Chief among these was her decision to appoint US citizen Fiona Scott Morton as the EU’s Director-General for Competition This caused a furore, with many demanding to know why a non-EU citizen was being given the role, and one who had a clear conflict of interest when it came to large corporations such as Amazon and Microsoft to boot.
Especially damaging was the fact that the criticism came mainly from the French Government. As with many EU decisions, the support of Paris and Berlin will be vital for Vestager and so far it looks like Paris is not keen.
Italy has put forward seasoned economist and former finance and economy minister Daniele Franco. Franco has been a longstanding technocrat in the Italian central bank and has previously worked at the EC. Italy’s current finance minister Giancarlo Giorgetti told that the press that he thought Franco’s candidacy was “solid and of high standing”.

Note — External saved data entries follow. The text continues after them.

File: src/rtl/buzzer_pkg.sv
// Shared definitions for the buzzer note scheduler: FSM encoding, requester
// indices, field widths and small arbitration helpers.
package buzzer_pkg;

    typedef enum logic [1:0] {
        ST_IDLE = 2'd0,
        ST_PLAY = 2'd1,
        ST_GAP  = 2'd2
    } state_e;

    localparam int NUM_REQ  = 3;
    localparam int REQ_BEEP = 0;
    localparam int REQ_KEY  = 1;
    localparam int REQ_SONG = 2;
    localparam int NOTE_W   = 3;
    localparam int DUR_W    = 8;

    function automatic int cnt_width(input int n);
        return (n > 1) ? $clog2(n) : 1;
    endfunction

    // One-hot of the lowest-index (highest-priority) set request.
    function automatic logic [NUM_REQ-1:0] prio_pick(input logic [NUM_REQ-1:0] r);
        logic [NUM_REQ-1:0] g;
        g = '0;
        for (int i = NUM_REQ - 1; i >= 0; i--) begin
            if (r[i]) begin
                g    = '0;
                g[i] = 1'b1;
            end
        end
        return g;
    endfunction

    // Requesters that outrank the one-hot owner (strictly lower index).
    function automatic logic [NUM_REQ-1:0] higher_prio_mask(input logic [NUM_REQ-1:0] owner);
        logic [NUM_REQ-1:0] m;
        logic               hit;
        m   = '0;
        hit = 1'b0;
        for (int i = NUM_REQ - 1; i >= 0; i--) begin
            if (hit) m[i] = 1'b1;
            if (owner[i]) hit = 1'b1;
        end
        return m;
    endfunction

endpackage

File: src/rtl/buzz_tick_gen.sv
// Duration prescaler: one-cycle tick every TICK_DIV enabled cycles; restart
// forces the count back to zero so each phase starts on a full tick period.
module buzz_tick_gen
    import buzzer_pkg::*;
#(
    parameter int TICK_DIV = 100000
) (
    input  logic clk,
    input  logic rst_n,
    input  logic restart_i,
    input  logic en_i,
    output logic tick_o
);

    localparam int            CW   = cnt_width(TICK_DIV);
    localparam logic [CW-1:0] LAST = CW'(TICK_DIV - 1);

    logic [CW-1:0] cnt_q, cnt_d;

    always_comb begin
        cnt_d = cnt_q;
        if (restart_i) begin
            cnt_d = '0;
        end else if (en_i) begin
            cnt_d = (cnt_q == LAST) ? '0 : cnt_q + 1'b1;
        end
    end

    always_ff @(posedge clk) begin
        if (!rst_n) cnt_q <= '0;
        else        cnt_q <= cnt_d;
    end

    assign tick_o = en_i && (cnt_q == LAST);

endmodule

File: src/rtl/buzzer_note_sched.sv
// Buzzer note scheduler: fixed-priority arbitration (beep > key > song) in IDLE,
// then timed PLAY and GAP phases. Define BUZZ_PREEMPT_EN to let a higher-priority
// request cut the current note short.
module buzzer_note_sched
    import buzzer_pkg::*;
#(
    parameter int TICK_DIV  = 100000,
    parameter int GAP_TICKS = 20
) (
    input  logic                      clk,
    input  logic                      rst_n,
    input  logic [NUM_REQ-1:0]        req,
    input  logic [NUM_REQ*NOTE_W-1:0] note_in,
    input  logic [NUM_REQ*DUR_W-1:0]  dur_in,
    output logic [NUM_REQ-1:0]        ack,
    output logic [NUM_REQ-1:0]        done,
    output logic                      aborted,
    output logic [NOTE_W-1:0]         note_number,
    output logic                      en,
    output logic                      busy
);

    localparam logic [DUR_W-1:0] GAP_LD  = DUR_W'(GAP_TICKS);
    localparam bit               HAS_GAP = (GAP_TICKS != 0);

    state_e               state_q, state_d;
    logic [NUM_REQ-1:0]   owner_q, owner_d;
    logic [NUM_REQ-1:0]   ack_q, ack_d;
    logic [NUM_REQ-1:0]   done_q, done_d;
    logic [DUR_W-1:0]     cnt_q, cnt_d;
    logic                 zero_q, zero_d;
    logic                 en_q, en_d;
    logic [NOTE_W-1:0]    note_q, note_d;

    logic [NUM_REQ-1:0]   grant;
    logic [NOTE_W-1:0]    g_note;
    logic [DUR_W-1:0]     g_dur;
    logic                 tick;
    logic                 restart;

    buzz_tick_gen #(.TICK_DIV(TICK_DIV)) u_tick (
        .clk       (clk),
        .rst_n     (rst_n),
        .restart_i (restart),
        .en_i      (state_q != ST_IDLE),
        .tick_o    (tick)
    );

    always_comb begin
        grant  = prio_pick(req);
        g_note = '0;
        g_dur  = '0;
        for (int i = 0; i < NUM_REQ; i++) begin
            if (grant[i]) begin
                g_note = note_in[NOTE_W*i +: NOTE_W];
                g_dur  = dur_in[DUR_W*i +: DUR_W];
            end
        end
    end

`ifdef BUZZ_PREEMPT_EN
    logic abort_q, abort_d;
    logic preempt;
    // A zero-duration grant always completes; it has no note to cut short.
    assign preempt = (state_q != ST_IDLE) && !zero_q && |(req & higher_prio_mask(owner_q));
`endif

    always_comb begin
        state_d = state_q;
        owner_d = owner_q;
        ack_d   = '0;
        done_d  = '0;
        cnt_d   = cnt_q;
        zero_d  = zero_q;
        en_d    = en_q;
        note_d  = note_q;
        restart = 1'b0;

        unique case (state_q)
            ST_IDLE: begin
                if (|req) begin
                    ack_d   = grant;
                    owner_d = grant;
                    restart = 1'b1;
                    // dur=0 parks in GAP for one cycle so busy is seen and done follows ack.
                    if (g_dur == '0) begin
                        state_d = ST_GAP;
                        zero_d  = 1'b1;
                    end else begin
                        state_d = ST_PLAY;
                        zero_d  = 1'b0;
                        cnt_d   = g_dur;
                        note_d  = g_note;
                        en_d    = 1'b1;
                    end
                end
            end
            ST_PLAY: begin
                if (tick) begin
                    if (cnt_q == DUR_W'(1)) begin
                        done_d  = owner_q;
                        en_d    = 1'b0;
                        restart = 1'b1;
                        if (HAS_GAP) begin
                            state_d = ST_GAP;
                            cnt_d   = GAP_LD;
                        end else begin
                            state_d = ST_IDLE;
                            cnt_d   = '0;
                        end
                    end else begin
                        cnt_d = cnt_q - 1'b1;
                    end
                end
            end
            ST_GAP: begin
                if (zero_q) begin
                    done_d  = owner_q;
                    zero_d  = 1'b0;
                    state_d = ST_IDLE;
                end else if (tick) begin
                    if (cnt_q == DUR_W'(1)) begin
                        state_d = ST_IDLE;
                        cnt_d   = '0;
                    end else begin
                        cnt_d = cnt_q - 1'b1;
                    end
                end
            end
            default: state_d = ST_IDLE;
        endcase

`ifdef BUZZ_PREEMPT_EN
        abort_d = 1'b0;
        if (preempt) begin
            state_d = ST_IDLE;
            en_d    = 1'b0;
            cnt_d   = '0;
            done_d  = (state_q == ST_PLAY) ? owner_q : '0;
            abort_d = (state_q == ST_PLAY);
        end
`endif
    end

    always_ff @(posedge clk) begin
        if (!rst_n) begin
            state_q <= ST_IDLE;
            owner_q <= '0;
            ack_q   <= '0;
            done_q  <= '0;
            cnt_q   <= '0;
            zero_q  <= 1'b0;
            en_q    <= 1'b0;
            note_q  <= '0;
        end else begin
            state_q <= state_d;
            owner_q <= owner_d;
            ack_q   <= ack_d;
            done_q  <= done_d;
            cnt_q   <= cnt_d;
            zero_q  <= zero_d;
            en_q    <= en_d;
            note_q  <= note_d;
        end
    end

`ifdef BUZZ_PREEMPT_EN
    always_ff @(posedge clk) begin
        if (!rst_n) abort_q <= 1'b0;
        else        abort_q <= abort_d;
    end
    assign aborted = abort_q;
`else
    assign aborted = 1'b0;
`endif

    assign ack         = ack_q;
    assign done        = done_q;
    assign en          = en_q;
    assign note_number = note_q;
    assign busy        = (state_q != ST_IDLE);

endmodule

File: config.mk
export PLATFORM = sky130hd
export DESIGN_NAME = buzzer_note_sched
export DESIGN_NICKNAME = d
export VERILOG_FILES = /design/src/rtl/buzzer_pkg.sv /design/src/rtl/buzz_tick_gen.sv /design/src/rtl/buzzer_note_sched.sv
export SDC_FILE = /design/constraint.sdc
export NUM_CORES = 1
export LEC_CHECK = 0
export CAP_MARGIN = 40
export CELL_PAD_IN_SITES_DETAIL_PLACEMENT = 2
export CELL_PAD_IN_SITES_GLOBAL_PLACEMENT = 2
export CORE_UTILIZATION = 33
export CTS_BUF_LIST = sky130_fd_sc_hd__clkbuf_2 sky130_fd_sc_hd__clkbuf_4 sky130_fd_sc_hd__clkbuf_8
export DETAILED_ROUTE_END_ITERATION = 10
export PLACE_DENSITY_LB_ADDON = 0.1
export SETUP_SLACK_MARGIN = 0.2
export SLEW_MARGIN = 20
export SYNTH_ARGS = -nofsm -noshare
export SYNTH_HDL_FRONTEND = slang
export SYNTH_SLANG_ARGS = --single-unit
File: constraint.sdc
create_clock -name clk -period 4.4 [get_ports clk]
set_clock_uncertainty 0.15 [all_clocks]
set_input_delay 1.1 -clock clk [delete_from_list [all_inputs] [get_ports clk]]
set_output_delay 1.1 -clock clk [all_outputs]
set_load 0.005 [all_outputs]
Word-level counts from Yosys, hierarchy flattened:

Cells that the tools add are included.
Widths: inputs -> output; s select.

* add/subtract/negate cells: 2
* eq/ne operators: 12
* muxes and demuxes: 42
* bitwise gates (word level): 2
* reductions and logical operators: 16

Operator list (number)
* $mux 8: 10
* $mux 3: 9
* $pmux 8 s3: 1
* $add 17x1->17 const B: 1
* $eq 17x17->1 const B: 1
* $mux 17: 1
* $mux 2: 7
* $ne 2x2->1 const B: 6
* $reduce_and 5->1: 2
* $mux 1: 9
* $eq 8x1->1 const B: 1
* $logic_not 8->1: 1
* $sub 8x1->8 const B: 1
* $ne 3x3->1 const B: 2
* $pmux 1 s2: 3
* $pmux 2 s3: 1
* $pmux 3 s2: 1
* $reduce_and 3->1: 2
* $reduce_and 6->1: 1
* $reduce_bool 2->1: 3
* $reduce_and 2->1: 2
* $reduce_bool 3->1: 1
* $reduce_or 3->1: 1
* $eq 2x1->1 const B: 1
* 5 further kinds: 6

* bits in registers: 41
* input bits: 38

Depth between registers and ports, before layout:

Gate-level depths: netlist (run 1).

* depth after elaboration: 10
* mapped depth: 9
* gate-level depth less buffers: 8

Cells and area by module:

From an unflattened synthesis (run 1), not the netlist that was laid out.

* cell total of the unflattened synthesis: 297
* area, all modules: 2518.7 um^2

Modules (own cells, without submodules)
* buzzer_note_sched: instances 1, cells each 196, area an instance 1650.3 um^2, seq. area each 480.5 um^2
* buzz_tick_gen: instances 1, cells each 101, area an instance 868.3 um^2, seq. area each 340.3 um^2

Worst setup path before layout (run 1):

OpenSTA, ideal clock, no wires.

* kind: input to register
* from: input port req[0]
* to: register zero_q
* data arrival time: 2.635 ns
* data required time: 4.164 ns
* path slack: 1.528 ns
* stages on the path: 8
* path through: buf_2 buf_2 a21oi_1 a21oi_1 nor4_4 nand2_4 or3_1 a221oi_2

* word-level cells in the longest chain between the ends: 8
* elaborated cells between the ends (all ways): 11

Ends and longest elaborated chain
* start: declaration: line buzzer_note_sched.sv:12 `input logic [NUM_REQ-1:0] req,`
* $mux 3: line buzzer_pkg.sv:27 `if (r[i]) begin`
* $mux 8 (3 in a row): line buzzer_note_sched.sv:54 `if (grant[i]) begin`
* $logic_not 8->1: line buzzer_note_sched.sv:86 `if (g_dur == '0) begin`
* $mux 1: line buzzer_note_sched.sv:86
* $mux 1: line buzzer_note_sched.sv:81 `if (|req) begin`
* $pmux 1 s2: line buzzer_note_sched.sv:79 `unique case (state_q)`
* end signal: assignment: line buzzer_note_sched.sv:161 `zero_q <= zero_d;`
* end: declaration: line buzzer_note_sched.sv:31 `logic zero_q, zero_d;`

Parallel ways exist; a longest one is shown, timed or not. The select of a mux whose other input is x is not followed.
A chain may end at the register's enable or synchronous reset.

Worst setup path in the final report (run 1):

* from: input port req[0]
* to: register u_tick.cnt_q[0]

* word-level cells in the longest chain between the ends: 4

Ends and longest elaborated chain
* $reduce_or 3->1: line buzzer_note_sched.sv:81
* $mux 1: line buzzer_note_sched.sv:81
* $pmux 1 s2: line buzzer_note_sched.sv:79
* $reduce_or 2->1 (no line)
* end signal: assignment: line buzz_tick_gen.sv:31 `else cnt_q <= cnt_d;`
* end: declaration: line buzz_tick_gen.sv:18 `logic [CW-1:0] cnt_q, cnt_d;`

No other way between the ends.

==> results of run 1 <==
## critical path: cells and delay by family
kind / cells / cell delay, ns
AO/OA/AOI/OAI: 1 / 0.38
AND/OR/NAND/NOR: 3 / 0.94
buffers and inverters: 3 / 1.10
## power groups by stage
| stage | Combinational, W | Sequential [W] | Clock, W |
|---|---|---|---|
| floorplan | 0.000610 | 0.000496 | 0 |
| global placement | 0.000815 | 0.000512 | 0 |
| detailed placement | 0.000843 | 0.000516 | 0 |
| CTS | 0.000857 | 0.000508 | 0.000386 |
| global route | 0.000937 | 0.000520 | 0.000399 |
| finish | 0.000857 | 0.000508 | 0.000376 |
## how the worst max path moves through the flow
stage	start	end	slack, ns
final	req[0]	u_tick.cnt_q[0]$_SDFFE_PP0N_	0.97
after global placement	req[2]	u_tick.cnt_q[6]$_SDFFE_PP0N_	0.62
after detailed placement	req[0]	u_tick.cnt_q[3]$_SDFFE_PP0N_	0.60
after global routing	req[0]	u_tick.cnt_q[2]$_SDFFE_PP0N_	0.75
after floorplan	req[0]	zero_q$_SDFFE_PN0P_	1.53
after CTS	req[0]	u_tick.cnt_q[0]$_SDFFE_PP0N_	0.92
## area by class of cell
| cell class | instances | area [um^2] |
|---|---|---|
| sequential | 41 | 820.8 |
| clock inverter | 3 | 68.82 |
| clock buffer | 5 | 68.82 |
| multi-input combinational | 236 | 1526 |
| inverter | 10 | 37.54 |
| tap | 99 | 123.9 |
| fill | 840 | 4096 |
| timing repair buffer | 52 | 510.5 |
## cells in the mapped netlist, types with 4 or more instances
cell type	n	area, um^2
nor3_1	10	50.05
inv_1	9	33.78
a211oi_1	4	30.03
nand2b_1	4	25.02
xor2_1	10	87.58
nand2_1	20	75.07
a21oi_1	27	135.1
o21ai_0	7	35.03
nand3b_1	9	67.56
or3_1	4	25.02
nor2b_1	9	56.30
dfxtp_1	41	820.8
nand4_1	7	43.79
mux2i_1	5	50.05
buf_2	6	30.03
nor2_1	45	168.9
xnor2_1	6	52.55
a211oi_2	4	50.05
nand3_1	9	45.04
o211ai_1	4	30.03
ha_1	7	87.58
and2_1	4	25.02
## registers in the layout, summed over array words and instances, names as in the netlist
name          count
ack               3
cnt_q             8
done              3
en                1
note_number       3
owner_q           3
state_q           2
u_tick.cnt_q     17
zero_q            1
## layer usage
layer | routed length, um | vias up
met4 | 182 | 0
met5 | 0 | -
met3 | 223 | 15
met2 | 3865 | 49
li1 | - | 1155
met1 | 3720 | 1160
## through the flow
stage	area, um^2	hold slack [ns]
2_1_floorplan	2480	0.2804
3_5_place_dp	3019	0.3034
4_1_cts	3157	0.3239
5_1_grt	3157	0.3594
3_3_place_gp	3019	0.2921
6_report	3157	0.3217
## kinds of logic (layout without fill, tap and decap cells)
logic type / Yosys count / after routing
adders and majority gates: 7 / 7
other: 1 / 1
xor gates and xnor gates: 16 / 16
buffers and inverters: 24 / 70
and+or+nand+nor: 144 / 144
AOI/OAI and AO/OA: 63 / 63
muxes: 5 / 5
DFF: 41 / 41
==> metrics.txt, run 1 <==
run status=completed; CTS Hold Bufs=0; Synth Area in Compound Gates=between 10% and 20%; sequential area share after synthesis=33.10%; CP dominant cell by count=buf_4; Final Wtd Congestion=0.8238; simple-gate share of the synthesized area=32.64%; CP Launch Type=primary input; largest net degree at the start of global routing=26; Critical Path End Type=flop; final non-filler cell total=446; Clock Sinks=41; WHS Endpoint=done[2]$_SDFF_PN0_; synth warn=0; share of cells above drive strength 1=under 10%; Syn Nets=between 300 and 400; DRT Wirelength=~8000 um; Reg clk slew, reported paths=0.09 ns; Core Util, Final=43.52%; min-delay src=owner_q[2]$_SDFFE_PN0P_; fin crit period=approximately 3.4 ns; htree depth=2; vias=~2.4k; grt met1 use=between 20 and 30%; Pre-Repair DR Iteration Count=4; Seq cells post-synth=between 40 and 50; M3 GR Usage=3.451%; RSZ-0062 raised after global routing=no; routing usage on met2=37.06%; total gr overflow=0; DP Wirelength=approximately 6100 um; most common cell after layout, fill and taps aside=clkdlybuf4s50_1; Final Hold Viols=0; CTS Root Cell=clkbuf_8; Clk network pwr share=between 20% and 30%; chip height=88.69 um; Worst EP required=~4.5 ns; Via-to-Cell Ratio=5.334; Resize count post-CTS=0; Unique masters post-synth=55; Reg-to-Reg Start=state_q[1]$_SDFFE_PN0P_; max-slew violation count=0; Slew Limit Headroom=slightly below 50%; Post-synth EDFFs=0; Inst Count DP=438; Crit Path Class=primary input to flop; cells after synthesis=roughly 300; FFs w/ async S/R, synth=0%; peak fanout along the critical path=18; Post-CTS Setup Bufs=0; final total power=0.001741 W; largest family of logic cells by synthesized area=simple AND/OR/NAND/NOR gates; Area Overhead vs Synth=27.30%; core area=approximately 0.0073 mm^2; worst slew pin tran=0.7713 ns; Num CTS Buffers=5; CTS tree=done; main flop type after synthesis=dfxtp_1; pre-CTS setup slack=0.5990 ns; worst skew pair latency=0.30 ns; synthesized cell area=0.002480 mm^2; maximum clock frequency=a little under 300 MHz; Gate power share=about half; WL/cell=17.92 um; Routed Antenna Nets=0; Initial Util=between 30% and 40%; syn_area_per_cell=about 8.2 um^2; Flop pwr share=a little under 30%; standard-cell rows=31; setup ws final=just under 1 ns; sw frac=around 42%; crit share post-route=just under 80%; commonest non-fill, non-tap cells in the layout=48 x clkdlybuf4s50_1, 45 x nor2_1, 41 x dfxtp_1, 27 x a21oi_1, 20 x nand2_1; total global-route track usage=~22%; FF-to-FF End=u_tick.cnt_q[0]$_SDFFE_PP0N_; Pint=~0.0010 W; VDD IR max=~0.27 mV; Max-Cap Viols=0; hold depth=1; XOR/XNOR Fraction of Synth Area=5.651%; Ports=50; Leak=around 1.1 nW; # setup viols final=0; CTS Buffer Depth=2; Max stage delay cell, worst path=clkdlybuf4s50_1; die width=between 80 and 90 um; power per standard cell area=~550 mW/mm^2; vias in the first global route=roughly 2.5k; crit-path max cell delay=0.53 ns; setup TNS=0 ns; fin nets=slightly below 400; first-pass GRT wire length=about 13000 um; initial DRC count=a little over 70; initial antenna violation count=0; CP Cell Sequence=clkdlybuf4s50_1, buf_4, nor3_1, nand2b_1, o211ai_1, buf_4, nor2_1; Switch Pwr=approximately 0.00073 W; HP Class=flop to flop; global routing's busiest layer=met2; worst r2r path cells=6; post-synthesis mux area share=around 2.0%; # DRC=0; die area=~0.008 mm^2; R2R setup slack=between 1.5 and 2 ns; Critical Path AT=3.52 ns; I/O Buffers=between 40 and 50; adder-cell share of the synthesized area=roughly 3.5%; # diodes=0
No activity file was read; power rests on OpenSTA's default activity.
==> run 2, diff against run 1 <==
Settings changed: CORE_UTILIZATION 33 to 31.
Clock period 4.4 ns to 3.5 ns, I/O delays scaled along.
==> run 2 against run 1 <==
  * Worst setup slack lost 0.53 ns
  * Count of clock-buffer cells in the layout stayed put
  * Utilization is 2.6 points lower
  * Combinational power grew 25%
  * Largest cell class unchanged
  * Die area is 6.3% higher
  * Sequential power increased by 26%
  * Sequential cell count is the same
  * Via count decreased by 0.80%
  * Global-route usage down 2.5 points
  * Power rose by 16%
  * Critical path depth grew 1
==> metrics.txt, run 2 (synthesis gave the netlist of run 1 again) <==
DP Wirelength=a little over 6000 um; Worst EP required=between 3 and 4 ns; CTS Root Cell=clkbuf_8; run status=completed; DRT Wirelength=7736 um; Post-CTS Setup Bufs=0; biggest regs=u_tick.cnt_q (17), cnt_q (8); worst skew pair latency=around 0.30 ns; CTS tree=done; I/O Buffers=48; # setup viols final=0; # DRC=0; max FFs per register=17; Resize count post-CTS=0; Ports=50; die width=91.44 um; power per standard cell area=between 600 and 700 mW/mm^2; Crit Path Class=primary input to flop; Via-to-Cell Ratio=5.175; first-pass GRT wire length=roughly 13000 um; CTS Buffer Depth=2; Top reg by flops=u_tick.cnt_q; # diodes=0; R2R setup slack=~1.0 ns; Routed Antenna Nets=0; commonest non-fill, non-tap cells in the layout=48 x clkdlybuf4s50_1, 45 x nor2_1, 41 x dfxtp_1, 27 x a21oi_1, 20 x nand2_1; initial antenna violation count=0; Max-Cap Viols=0; final total power=just over 0.002 W; Critical Path End Type=flop; Area Overhead vs Synth=27.50%; CTS Hold Bufs=0; most common cell after layout, fill and taps aside=clkdlybuf4s50_1; share of cells above drive strength 1=between 10% and 20%; total gr overflow=0; Initial Util=between 30% and 40%; peak fanout along the critical path=17; Leak=1.121 nW; die area=between 0.008 and 0.009 mm^2; Pre-Repair DR Iteration Count=4; Clock Sinks=41; chip height=a little over 90 um; initial DRC count=between 60 and 70; standard-cell rows=32; RSZ-0062 raised after global routing=no; maximum clock frequency=327.1 MHz; Num CTS Buffers=5; worst slew pin tran=roughly 0.8 ns; setup TNS=0 ns; crit share post-route=87.34%; Reg clk slew, reported paths=~0.09 ns; HP Class=flop to flop; fin nets=slightly below 400; htree depth=2; CP Launch Type=primary input; VDD IR max=between 0.2 and 0.3 mV; largest net degree at the start of global routing=20; total global-route track usage=between 10% and 20%; Slew Limit Headroom=46.94%; max-slew violation count=0; Final Hold Viols=0; Final Wtd Congestion=~0.74; vias=between 2k and 2.5k; vias in the first global route=around 2.6k; WL/cell=16.96 um; core area=0.007727 mm^2; Critical Path AT=3.11 ns; fin crit period=between 3 and 4 ns
[run 2: layout make-up]
type                            count  area, um^2
Inverter                           10       37.54
Sequential cell                    41       820.8
Clock buffer                        5       68.82
Fill cell                         883        4566
Multi-Input combinational cell    236        1526
Clock inverter                      3       17.52
Tap cell                          102       127.6
Timing Repair Buffer               59       563.0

Franco was appointed minister under the technocratic Draghi government and some observers speculate that his choice is something of an olive branch from the national-conservative Meloni government to the EU.
At the last minute, Spain also threw its hat in the ring by appointing its Deputy Prime Minister Nadia Calviño as a candidate. While there is political instability in Spain, a possible change of government, or a repeat election initially undermined Calviño’s chances, it increasingly looks like Sanchez’s Socialists may secure the government.
Poland is currently promoting Teresa Czerwinska, one of the EIB’s Vice Presidents and a former finance minister.
Sweden is also putting forward a current EIB Vice President, Thomas Östros. Östros is also former minister and has held positions in the IMF as well.
The ultimate decision will be taken by an assembly of the 27 Member States’ finance ministers.
France, as its finance minister Bruno Le Maire said, will only back a candidate who will support EU investment in nuclear energy.
Still, the selection process may also be more favourable to female candidates, as the EIB is eager to install its first woman president.
While not a major appointment in the grand EU scheme of things, many will be watching the EIB events as they unfold. With a mass wave of re-shuffles and re-appointments scheduled after next year’s EU elections, the race for the top job could offer insights into the priorities and interests of the different countries and institutions of the EU.